A world where hundreds of billions of devices generate actionable data requires a paradigm shift in the network architecture. The rise of 5G brings with it much higher data speeds and the ability to perform network slicing, which enables network-as-a-service for delivering all kinds of edge applications and services. As many of the edge services rely on ultra-low latency links, they are ill-suited for the traditional cloud IT approach of processing all data in a centralized location. Thus, the rise of edge computing, where data is handled closer to the devices that produce it and the end users or consumers who use it. Edge computing optimizes bandwidth utilization, reduces latency, and ensures greater privacy for these new services. This new phase of the revolution is driven by AI, which powers the innovation in the edge data centers to generate value from the raw data from sensors to garner real-time insights. Hence, these applications of the future are called edge AI services.

NVIDIA has partnered with Mavenir to build an accelerated and efficient Edge AI solution for Intelligent Video Analytics (IVA). IVA application frameworks such as NVIDIA Metropolis make sense of the flood of data generated by cameras and sensors. They help power smart cities by providing intelligent traffic and parking systems, or enable advances in industrial automation to increase productivity and reduce waste.

NVIDIA Metropolis runs Mavenir’s  5G Core UPF and the NVIDIA DeepStream platform to accelerate Intelligent Video Analytics (IVA), processing the flood of data created by trillions of cameras and sensors and streamed over wireless networks.
Figure 1. Mavenir-NVIDIA end-to-end IVA solutions enable smart cities, frictionless retail, optical inspection on factory floors, and more.

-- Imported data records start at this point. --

Context: an optimization exercise on an open-source flow, tuned for small area, a short achievable clock period and few clock cycles per item. The choices shown serve that exercise and are no tape-out recipe.
Only simulation tests tie the RTL to the original design; equivalence was not proved.
Power and IR drop assume default switching activity.

`run.sh`:
```
#!/bin/bash
# synth_recipe.tcl (not shown) runs the flow's synth.tcl, then flattens the netlist and writes it again
# the make line also repeats each setting of config.mk as NAME=value (left out here)
make -C /OpenROAD-flow-scripts/flow DESIGN_CONFIG=/design/flow/config.mk WORK_HOME=/design/flow/orfs CLKGATE_MAP_FILE= SYNTH_SCRIPT=/design/flow/synth_recipe.tcl finish
```
`config.mk`:
```
export PLATFORM = sky130hd
export DESIGN_NAME = gfu
export DESIGN_NICKNAME = gfu
export VERILOG_FILES = /design/flow/design.v
export SDC_FILE = /design/flow/constraint.sdc
export NUM_CORES = 4
export LEC_CHECK = 0
export CAP_MARGIN = 20
export CORE_MARGIN = 2
export CORE_UTILIZATION = 45
export SETUP_SLACK_MARGIN = 3.5
export SLEW_MARGIN = 20
```
`constraint.sdc`:
```
create_clock -name core_clock -period 8.0 [get_ports {clk}]
set_input_delay 1.6000 -clock core_clock [delete_from_list [all_inputs] [get_ports {clk}]]
set_output_delay 1.6000 -clock core_clock [all_outputs]
set_load 0.01 [all_outputs]
```
`design.v`:
```
module gfu (
    input  wire        clk,
    input  wire        rst,
    input  wire        in_valid,
    output wire        in_ready,
    input  wire [3:0]  in_op,
    input  wire [7:0]  in_xtag,
    input  wire [63:0] in_x,
    input  wire [7:0]  in_ytag,
    input  wire [63:0] in_y,
    input  wire        in_ove,
    input  wire        in_dze,
    input  wire        in_trunc,
    input  wire        in_mix,
    output reg         out_valid,
    output reg  [1:0]  out_kind,
    output wire [7:0]  out_tag,
    output wire [63:0] out_data,
    output reg  [15:0] out_code
);
    localparam [3:0] GADD = 4'd0, GSUB = 4'd1, GMUL = 4'd2, GDIV = 4'd3,
                     GQUO = 4'd4, GREM = 4'd5, GNEG = 4'd6, GLT = 4'd7,
                     GLE = 4'd8, GEQ = 4'd9, GCMP = 4'd10, EQ = 4'd11;
    localparam [1:0] K_RESULT = 2'd0, K_FAULT = 2'd1, K_DISPATCH = 2'd2,
                     K_FLOAT = 2'd3;
    localparam [7:0] T_FIXNUM = 8'h00, T_FLONUM = 8'h01,
                     T_UNINIT = 8'h07, T_POISON = 8'h08;
    localparam [1:0] P_DEC = 2'd0, P_PREP = 2'd1, P_STEP = 2'd2, P_FIN = 2'd3;
    localparam integer D_SUM = 0, D_X = 1, D_Y = 2, D_XT = 3, D_YT = 4,
                       D_TF = 5, D_CMP = 6, D_ZDIV = 7;
    localparam [1:0] C_SAME = 2'd0, C_LT = 2'd1, C_LE = 2'd2, C_EQ = 2'd3;
    reg        busy;           
    reg [1:0]  ph;             
    reg        go_it;          
    reg        is_mul, is_rem;
    reg [3:0]  op;
    reg [7:0]  xt, yt;
    reg        ove, trunc;
    reg [65:0] X;              
    reg [63:0] Y;              
    reg [67:0] P;              
    reg        S;              
    reg        an, bn;         
    reg [6:0]  lx, ly;         
    reg        mx, my;         
    reg [6:0]  cnt;            
    reg        corr;           
    reg        o_tf, o_cmp;    
    reg [1:0]  o_cond;         
    reg        o_sm, o_lt, o_eq;
    reg        o_t3;           
    reg        o_z;            
    reg [1:0]  d_kind;
    reg [15:0] d_code;
    reg        d_t3, d_z;
    reg [7:0]  d_src;
    reg [1:0]  d_cond;
    reg        d_same;
    reg        d_ovchk;        
    reg        c_ax, c_ap4, c_ap1, c_by, c_bx, c_bx2, c_bp, c_inv;
    assign out_tag  = {6'd0, o_t3, o_t3};
    reg o_tv;
    always @(*)
        case (o_cond)
        C_SAME: o_tv = o_sm && o_eq;
        C_LT:   o_tv = o_lt;
        C_LE:   o_tv = o_lt || o_eq;
        default: o_tv = o_eq;
        endcase
    assign out_data[63:2] = (P[63:2] & {62{!o_z}}) | {62{o_cmp && o_lt}};
    assign out_data[1:0]  = o_tf  ? {!o_tv, o_tv}
                          : o_cmp ? {o_lt, o_lt || !o_eq}
                          : (P[1:0] & {2{!o_z}});
    wire dec    = busy && ph == P_DEC;
    wire m_last = busy && is_mul && ph == P_STEP && cnt == 7'd0;
    wire fin    = (dec && !go_it) || (busy && ph == P_FIN) || m_last;
    assign in_ready = !busy || fin;
    wire acc    = in_valid && in_ready;
    function is_reserved(input [7:0] t);
        if (t[7])
            is_reserved = (t[4:0] >= 5'h0A) && (t[4:0] <= 5'h0F);
        else
            is_reserved = (t >= 8'h09) && (t <= 8'h3F);
    endfunction
    function [6:0] blen(input [63:0] v);
        reg [31:0] n1;  reg [31:0] e1;
        reg [15:0] n2;  reg [31:0] e2;
        reg [7:0]  n3;  reg [23:0] e3;
        reg [3:0]  n4;  reg [15:0] e4;
        reg [1:0]  n5;  reg [9:0]  e5;
        reg        n6;  reg [5:0]  e6;
        integer i;
        begin
            for (i = 0; i < 32; i = i + 1) begin
                n1[i] = v[2*i+1] | v[2*i];
                e1[i] = v[2*i+1];
            end
            for (i = 0; i < 16; i = i + 1) begin
                n2[i] = n1[2*i+1] | n1[2*i];
                e2[2*i +: 2] = n1[2*i+1] ? {1'b1, e1[2*i+1]} : {1'b0, e1[2*i]};
            end
            for (i = 0; i < 8; i = i + 1) begin
                n3[i] = n2[2*i+1] | n2[2*i];
                e3[3*i +: 3] = n2[2*i+1] ? {1'b1, e2[2*(2*i+1) +: 2]}
                                         : {1'b0, e2[2*(2*i) +: 2]};
            end
            for (i = 0; i < 4; i = i + 1) begin
                n4[i] = n3[2*i+1] | n3[2*i];
                e4[4*i +: 4] = n3[2*i+1] ? {1'b1, e3[3*(2*i+1) +: 3]}
                                         : {1'b0, e3[3*(2*i) +: 3]};
            end
            for (i = 0; i < 2; i = i + 1) begin
                n5[i] = n4[2*i+1] | n4[2*i];
                e5[5*i +: 5] = n4[2*i+1] ? {1'b1, e4[4*(2*i+1) +: 4]}
                                         : {1'b0, e4[4*(2*i) +: 4]};
            end
            n6 = n5[1] | n5[0];
            e6 = n5[1] ? {1'b1, e5[9:5]} : {1'b0, e5[4:0]};
            blen = n6 ? ({1'b0, e6} + 7'd1) : 7'd0;
        end
    endfunction
    function [7:0] sub8(input [7:0] a, input [7:0] b);
        reg [7:0] g, p, G, T;
        integer i, d;
        begin
            g = a & ~b;
            p = a ^ ~b;
            G = g;
            T = p;
            G[0] = g[0] | p[0];           
            T[0] = 1'b0;
            for (d = 1; d < 8; d = d * 2)
                for (i = 7; i >= d; i = i - 1) begin
                    G[i] = G[i] | (T[i] & G[i-d]);
                    T[i] = T[i] & T[i-d];
                end
            sub8 = p ^ {G[6:0], 1'b1};
        end
    endfunction
    function [6:0] inc7(input [6:0] a, input c);
        reg [6:0] t;
        integer i;
        begin
            t[0] = c;
            for (i = 1; i < 7; i = i + 1)
                t[i] = t[i-1] & a[i-1];
            inc7 = a ^ t;
        end
    endfunction
    function is_mask(input [63:0] v);
        is_mask = ~|(v[63:1] & ~v[62:0]);
    endfunction
    function [2:0] booth(input [2:0] b);    
        booth = {b[2], b[1] ^ b[0], (b == 3'b011) || (b == 3'b100)};
    endfunction
    reg  [1:0]  a_kind;
    reg  [15:0] a_code;
    reg         a_t3, a_z, a_ovchk;
    reg  [7:0]  a_src;
    reg  [1:0]  a_cond;
    wire        i_yuse = (in_op != GNEG);
    wire        i_xfix = (in_xtag == T_FIXNUM);
    wire        i_yfix = (in_ytag == T_FIXNUM);
    wire        i_xflo = (in_xtag == T_FLONUM);
    wire        i_yflo = (in_ytag == T_FLONUM);
    wire [63:0] i_fop  = i_xfix ? in_x : in_y;
    wire        i_s53  = i_fop[63]
                       ? (&i_fop[63:53])
                       : (~|i_fop[63:54] && (!i_fop[53] || ~|i_fop[52:0]));
    wire        i_div  = (in_op == GDIV || in_op == GQUO || in_op == GREM);
    wire        i_yz   = (in_y == 64'd0);
    wire        i_fix  = i_xfix && (!i_yuse || i_yfix);
    wire        i_go   = i_xfix && i_yfix && (in_op == GMUL || (i_div && !i_yz));
    wire        i_same = (in_xtag[7] && in_ytag[7]) ? (in_xtag[4:0] == in_ytag[4:0])
                                                    : (in_xtag == in_ytag);
    always @(*) begin
        a_kind  = K_RESULT;
        a_code  = 16'd0;
        a_t3    = 1'b0;
        a_z     = 1'b0;
        a_ovchk = 1'b0;
        a_src   = 8'd0;
        a_cond  = C_SAME;
        if (in_xtag == T_POISON) begin
            a_kind = K_FAULT; a_code = 16'h1600; a_src[D_X] = 1'b1;
        end else if (in_xtag == T_UNINIT) begin
            a_kind = K_FAULT; a_code = 16'h0B01; a_src[D_XT] = 1'b1;
        end else if (is_reserved(in_xtag)) begin
            a_kind = K_FAULT; a_code = 16'h0B02; a_src[D_XT] = 1'b1;
        end else if (i_yuse && in_ytag == T_POISON) begin
            a_kind = K_FAULT; a_code = 16'h1600; a_src[D_Y] = 1'b1;
        end else if (i_yuse && in_ytag == T_UNINIT) begin
            a_kind = K_FAULT; a_code = 16'h0B01; a_src[D_YT] = 1'b1;
        end else if (i_yuse && is_reserved(in_ytag)) begin
            a_kind = K_FAULT; a_code = 16'h0B02; a_src[D_YT] = 1'b1;
        end else if (in_op == EQ) begin
            a_t3 = 1'b1; a_src[D_TF] = 1'b1; a_cond = C_SAME;
        end else if (i_fix) begin
            case (in_op)
            GADD, GSUB, GNEG: begin
                a_src[D_SUM] = 1'b1; a_ovchk = in_ove;
            end
            GLT:  begin a_t3 = 1'b1; a_src[D_TF] = 1'b1; a_cond = C_LT; end
            GLE:  begin a_t3 = 1'b1; a_src[D_TF] = 1'b1; a_cond = C_LE; end
            GEQ:  begin a_t3 = 1'b1; a_src[D_TF] = 1'b1; a_cond = C_EQ; end
            GCMP: a_src[D_CMP] = 1'b1;
            default:                  
                if (in_dze) begin
                    a_kind = K_FAULT; a_z = 1'b1; a_code = 16'h0D01;
                end else begin
                    a_t3 = 1'b1; a_src[D_ZDIV] = 1'b1;
                end
            endcase
        end else if (in_op == GQUO || in_op == GREM) begin
            a_kind = K_DISPATCH; a_z = 1'b1; a_code = {12'd0, in_op};
        end else if ((i_xflo && (!i_yuse || i_yflo)) ||
                     (in_mix && i_yuse && ((i_xfix && i_yflo) || (i_xflo && i_yfix)) && i_s53)) begin
            a_kind = K_FLOAT; a_z = 1'b1;
        end else begin
            a_kind = K_DISPATCH; a_z = 1'b1; a_code = {12'd0, in_op};
        end
    end
    wire [63:0] x = X[63:0];
    wire [63:0] y = Y;
    wire [63:0] xs = x ^ {64{x[63]}};
    wire [63:0] ys = y ^ {64{y[63]}};
    wire [6:0]  xbl = blen(xs);
    wire [6:0]  ybl = blen(ys);
    wire        xms = x[63] && is_mask(xs);     
    wire        yms = y[63] && is_mask(ys);
    wire [7:0]  m_d   = sub8({1'b0, lx}, {1'b0, ly});
    wire        m_swp = m_d[7];
    wire [6:0]  mbl   = m_swp ? lx : ly;
    wire [5:0]  m_sh  = {~mbl[5:1], 1'b0};          
    wire [7:0]  dq    = sub8({1'b0, inc7(lx, mx)}, {1'b0, inc7(ly, my)});
    wire [5:0]  sh    = is_mul ? m_sh : dq[5:0];
    wire [63:0] sh_in  = (is_mul && m_swp) ? x : y;
    wire [65:0] sh_out = {{2{sh_in[63]}}, sh_in} << sh;
    wire [67:0] opa = ({68{c_ax}}  & {{2{X[65]}}, X})
                    | ({68{c_ap4}} & {P[65:0], 2'b00})
                    | ({68{c_ap1}} & P);
    wire [67:0] opb = ({68{c_by}}  & {{4{Y[63]}}, Y})
                    | ({68{c_bx}}  & {{2{X[65]}}, X})
                    | ({68{c_bx2}} & {X[65], X, 1'b0})
                    | ({68{c_bp}}  & {4'd0, P[63:0]});
    wire [67:0] sum   = opa + (opb ^ {68{c_inv}}) + {67'd0, c_inv};
    wire        a_ovf = sum[64] != sum[63];
    wire        lt    = sum[64];                
    wire        s_big = !(&sum[67:64] || ~|sum[67:64]);
    wire        q_bit = !sum[67];
    wire        m_ovf = S || s_big || a_ovf;
    reg  [1:0]  n_kind;
    reg         n_t3;
    reg         n_z;
    reg  [63:0] n_data;
    reg  [15:0] n_code;
    wire        r_nz = |P[63:0];
    always @(*) begin
        n_kind = K_RESULT;
        n_t3   = 1'b0;
        n_z    = 1'b0;
        n_data = sum[63:0];
        n_code = 16'd0;
        if (ph == P_STEP) begin                 
            if (m_ovf && ove) begin
                n_kind = K_DISPATCH; n_z = 1'b1; n_code = 16'd18;
            end
        end else if (ph == P_FIN) begin
            if (op == GDIV && r_nz && !trunc) begin
                n_kind = K_DISPATCH; n_z = 1'b1; n_code = 16'd3;
            end else if (!is_rem && !(an ^ bn) && Y[63] && ove) begin
                n_kind = K_DISPATCH; n_z = 1'b1; n_code = {12'd1, op};
            end
        end else begin
            n_t3   = d_t3;
            n_z    = d_z;
            n_kind = d_kind;
            n_code = d_code;
            if (d_ovchk && a_ovf) begin
                n_kind = K_DISPATCH; n_z = 1'b1; n_code = {12'd1, op};
            end
            n_data = ({64{d_src[D_SUM]}} & sum[63:0])
                   | ({64{d_src[D_X]}}   & x)
                   | ({64{d_src[D_Y]}}   & y)
                   | ({64{d_src[D_XT]}}  & {56'd0, xt})
                   | ({64{d_src[D_YT]}}  & {52'd0, 4'd1, yt})
                   | ({64{d_src[D_ZDIV]}} & 64'd5);
        end
    end
    wire [2:0] bk_prep = booth(sh_out[63:61]);
    wire [2:0] bk_step = booth(Y[61:59]);
    wire       i_arith = !(in_op == GNEG || i_div);    
    always @(posedge clk) begin
        out_valid <= fin && !rst;
        if (fin) begin
            out_kind <= n_kind;
            o_t3     <= n_t3;
            o_z      <= n_z;
            o_tf     <= dec && d_src[D_TF];
            o_cmp    <= dec && d_src[D_CMP];
            o_cond   <= d_cond;
            o_sm     <= d_same;
            o_lt     <= lt;
            o_eq     <= (x == y);
            out_code <= n_code;
            P        <= {4'd0, n_data};
        end
        {c_ax, c_ap4, c_ap1, c_by, c_bx, c_bx2, c_bp, c_inv} <= 8'd0;
        if (busy) begin
            case (ph)
            P_DEC:
                if (go_it) begin
                    lx <= xbl;
                    ly <= ybl;
                    mx <= xms;
                    my <= yms;
                    if (!is_mul) begin
                        P  <= {4'd0, sum[63:0]};
                        an <= x[63];
                        bn <= y[63];
                    end
                    ph <= P_PREP;
                end
            P_PREP: begin
                if (is_mul) begin
                    Y <= sh_out[63:0];
                    if (m_swp) X <= {{2{y[63]}}, y};
                    P <= 68'd0;
                    S <= 1'b0;
                    cnt <= {1'b0, mbl[5:1]};
                    c_ap4 <= 1'b1;
                    {c_inv, c_bx, c_bx2} <= bk_prep;
                    ph <= P_STEP;
                end else begin
                    X <= sh_out;
                    Y <= 64'd0;
                    cnt <= {1'b0, dq[5:0]};
                    if (dq[7]) begin             
                        c_bp  <= is_rem;
                        c_inv <= is_rem && an;
                        ph <= P_FIN;
                    end else begin
                        c_ap1 <= 1'b1;
                        c_bx  <= 1'b1;
                        c_inv <= !bn;
                        ph <= P_STEP;
                    end
                end
            end
            P_STEP: begin
                if (is_mul) begin
                    if (!m_last) P <= sum;
                    S <= S || s_big;
                    Y <= {Y[61:0], 2'b00};
                    c_ap4 <= 1'b1;
                    {c_inv, c_bx, c_bx2} <= bk_step;
                end else if (corr) begin
                    P <= sum;
                    corr <= 1'b0;
                    c_by  <= !is_rem;
                    c_bp  <= is_rem;
                    c_inv <= is_rem ? an : (an ^ bn);
                end else begin
                    P <= sum;
                    Y <= {Y[62:0], q_bit};
                    if (cnt != 7'd0)
                        X <= {X[65], X[65:1]};
                    c_ap1 <= 1'b1;
                    c_bx  <= 1'b1;
                    c_inv <= q_bit ? !bn : bn;
                    if (cnt == 7'd0) begin
                        if (!q_bit && (is_rem || (op == GDIV && !trunc)))
                            corr <= 1'b1;
                        else begin
                            c_ap1 <= 1'b0;
                            c_bx  <= 1'b0;
                            c_by  <= !is_rem;
                            c_bp  <= is_rem;
                            c_inv <= is_rem ? an : (an ^ bn);
                        end
                    end
                end
                cnt <= cnt - 7'd1;
                if ((cnt == 7'd0 && !(!is_mul && !q_bit && (is_rem || (op == GDIV && !trunc))))
                    || corr)
                    ph <= P_FIN;
            end
            default: ;
            endcase
        end
        if (fin) busy <= 1'b0;
        if (acc) begin
            busy   <= 1'b1;
            ph     <= P_DEC;
            op     <= in_op;
            is_mul <= (in_op == GMUL);
            is_rem <= (in_op == GREM);
            xt     <= in_xtag;
            yt     <= in_ytag;
            X      <= {{2{in_x[63]}}, in_x};
            Y      <= in_y;
            ove    <= in_ove;
            trunc  <= in_trunc;
            go_it  <= i_go;
            corr   <= 1'b0;
            d_kind <= a_kind;
            d_code <= a_code;
            d_t3   <= a_t3;
            d_z    <= a_z;
            d_src  <= a_src;
            d_cond <= a_cond;
            d_same <= i_same;
            d_ovchk <= a_ovchk;
            c_ax   <= i_arith;
            c_by   <= i_arith;
            c_bx   <= !i_arith;
            c_ap4  <= 1'b0;
            c_ap1  <= 1'b0;
            c_bx2  <= 1'b0;
            c_bp   <= 1'b0;
            c_inv  <= (in_op == GADD) ? 1'b0 : i_div ? in_x[63] : 1'b1;
        end
        if (rst) begin
            busy      <= 1'b0;
            out_valid <= 1'b0;
        end
    end
endmodule
```
==> impl_metrics.ini, run 1 <==
[timing]
fin_crit_ns = 4.76
final.setup.tns_ns = 0
setup_viol = 0
timing.fmax_ghz = 0.210
rsz0062_at_grt = yes
hold_violations = 0
max_slew_margin_pct = 15.6
worst_pin_slew_ns = 1.26
setup_slack_ns = 3.24
finalMaxSlewViolations = 0
clock_skew_ns = 0.0402
fin_crit_sh_pct = 59.4

[yosys]
syn_avg_cell_area_um2 = 7.36
yosysSeqAreaShare_pct = 23.8
syn-instance-count = 4781
synth_most_common_cell = nand2_1
synthFlopType = edfxtp_1
synth_seq_cells = 306
netlist_area_um2 = 35200
netlist_top_cells_count = nand2_1 (582), o21ai_0 (497), a21oi_1 (405)
synth_top_area_cell = edfxtp_1
ys_async_sr_fraction_pct = 0
ys_types = 97
synth.area.top_cells = edfxtp_1 (19%), o21ai_0 (7.1%), nand2_1 (6.2%)
yosysTopAreaCellShare_pct = 19.2
synth_warnings = 1
synth_edf_count = 225

[hold_path]
hold_class = flip-flop to flip-flop

[worst_setup_path]
r2r_slack_ns = 3.24
crit_fanout = 8
crit_buf_inv = 4
cp_top_family = compound AO/OA/AOI/OAI gates
cp.required_ns = 8.48
cpMaxStageDelayCell = edfxtp_1
path_cells = inv_1 -> ha_4 -> a211o_4 -> a211oi_4 -> a21boi_4 -> buf_12 -> clkbuf_16 -> a21oi_1 -> a21oi_1 -> mux2i_1 -> mux2i_2 -> mux2i_1 -> mux2_4 -> mux2i_4 -> inv_1 -> ha_1 -> mux2_2 -> a32oi_1 -> o21ai_1
crit_path_start_kind = flip-flop
critPathMaxStageDelay_ns = 0.42
cp-end-kind = flip-flop
worstSetupPathType = flip-flop to flip-flop
cp.arrival_ns = 5.24

[place]
place_hpwl_um = 149000
finalWeightedCongestion = 1.08
portBuffers = 234
pre_cts_slack_ns = 2.09

[power_and_ir_drop]
switching_share_pct = 50.1
p_int_mw = 5.41
p_total_mw = 10.8
powerDensity_nw_per_um2 = 249
pwr-share-comb_pct = 57.2
pwr-share-clk_pct = 18.5
ir_drop_uv = 196
seqPwrFrac_pct = 24.3
netSwitchingPower_mw = 5.43
leakagePower_nw = 16.8

[global_route]
antenna_found_initial = 11
grt_max_degree = 90
top_usage_layer = met2
track_usage_pct = 48.5
grt_pass1_wl_um = 288000
met2_usage_pct = 67.6
use_met3_pct = 18.4
overflow = 0
grt_pass1_vias = 38500
grt_util_met1_pct = 64.2

[clock_tree]
cts_root_buf = clkbuf_16
htreeDepth = 2
cts_buffers = 41
ctsHoldBuffers = 0
cts_tree = built
cts_num_sinks = 306
clkSlewWorstSetupHoldPaths_ns = 0.06
cts_buffer_depth = 3
clkLatencyLatePin_ns = 0.65

[finish]
final_nets = 5231
area_growth_pct = 23.4
drive_gt1_share_pct = 15.7

[floorplan]
initial_core_util_pct = 45.4
num_io_pins = 247
die_area_um2 = 80500
core_area_um2 = 77500
rows = 102
die_w_um = 284
die_h_um = 284

[routing]
first_pass_iters = 13
remaining_drc_errors = 0
via_count = 44000
drt-initial-drc-count = 8721
wl_per_cell_um = 34.4
avgViaCountPerCell = 7.28
drtAntennaViolNets = 0
wl_um = 208000

[run]
maxCapViolations = 0

[run_status]
outcome = complete, no violations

NVIDIA-Mavenir efficient and accelerated IVA solution

NVIDIA and Mavenir have collaborated on an edge AI use case focused on real-time object detection in urban areas or industrial campuses. The solution is used to detect objects of interest, enabling applications such as monitoring smart parking in an airport parking lot, preventing mail theft, or coordinating robotic vehicles.

As shown in Figure 1, the end-to-end solution from NVIDIA and Mavenir takes video streams generated by 5G-connected cameras and routes them through Mavenir’s 5G Core User Plane Function (UPF), accelerated by the NVIDIA smartNICs capabilities, to the NVIDIA Metropolis platform. All this runs in a hyperconverged 2RU NVIDIA EGX edge server. The combination of these disaggregated infrastructure components come together to deliver an accelerated and efficient AI-driven Edge IVA solution for public and private 5G customers.

Packet flow: A day in the life of a packet  

Mavenir’s 5G packet core platform accelerated by NVIDIA SmartNIC transforms enterprise digitization efforts through a highly scalable, fully automated, and cloud-native edge that feeds rich media data to NVIDIA Metropolis.
Figure 2. Packet flows through the different components of the accelerated and efficient IVA solution.

As shown in Figure 2, cameras feed video into the platform. The video frame packets provided by these cameras flows across a Uu connection to an emulated RAN. The RAN routes the packets over an N3 connection into the GPRS Tunneling Protocol (GTP) tunnel of the Mavenir 5G UPF. NVIDIA ConnectX-6 Dx SmartNICs offload and accelerate the packet processing of the UPF, continuing to route the packets out of the GTP tunnel over an N6 connection to the EGX Edge server. The NVIDIA Metropolis IVA Edge AI platform performs the video analysis and outputs visualization data that can be used to drive additional applications to act on the analyzed data.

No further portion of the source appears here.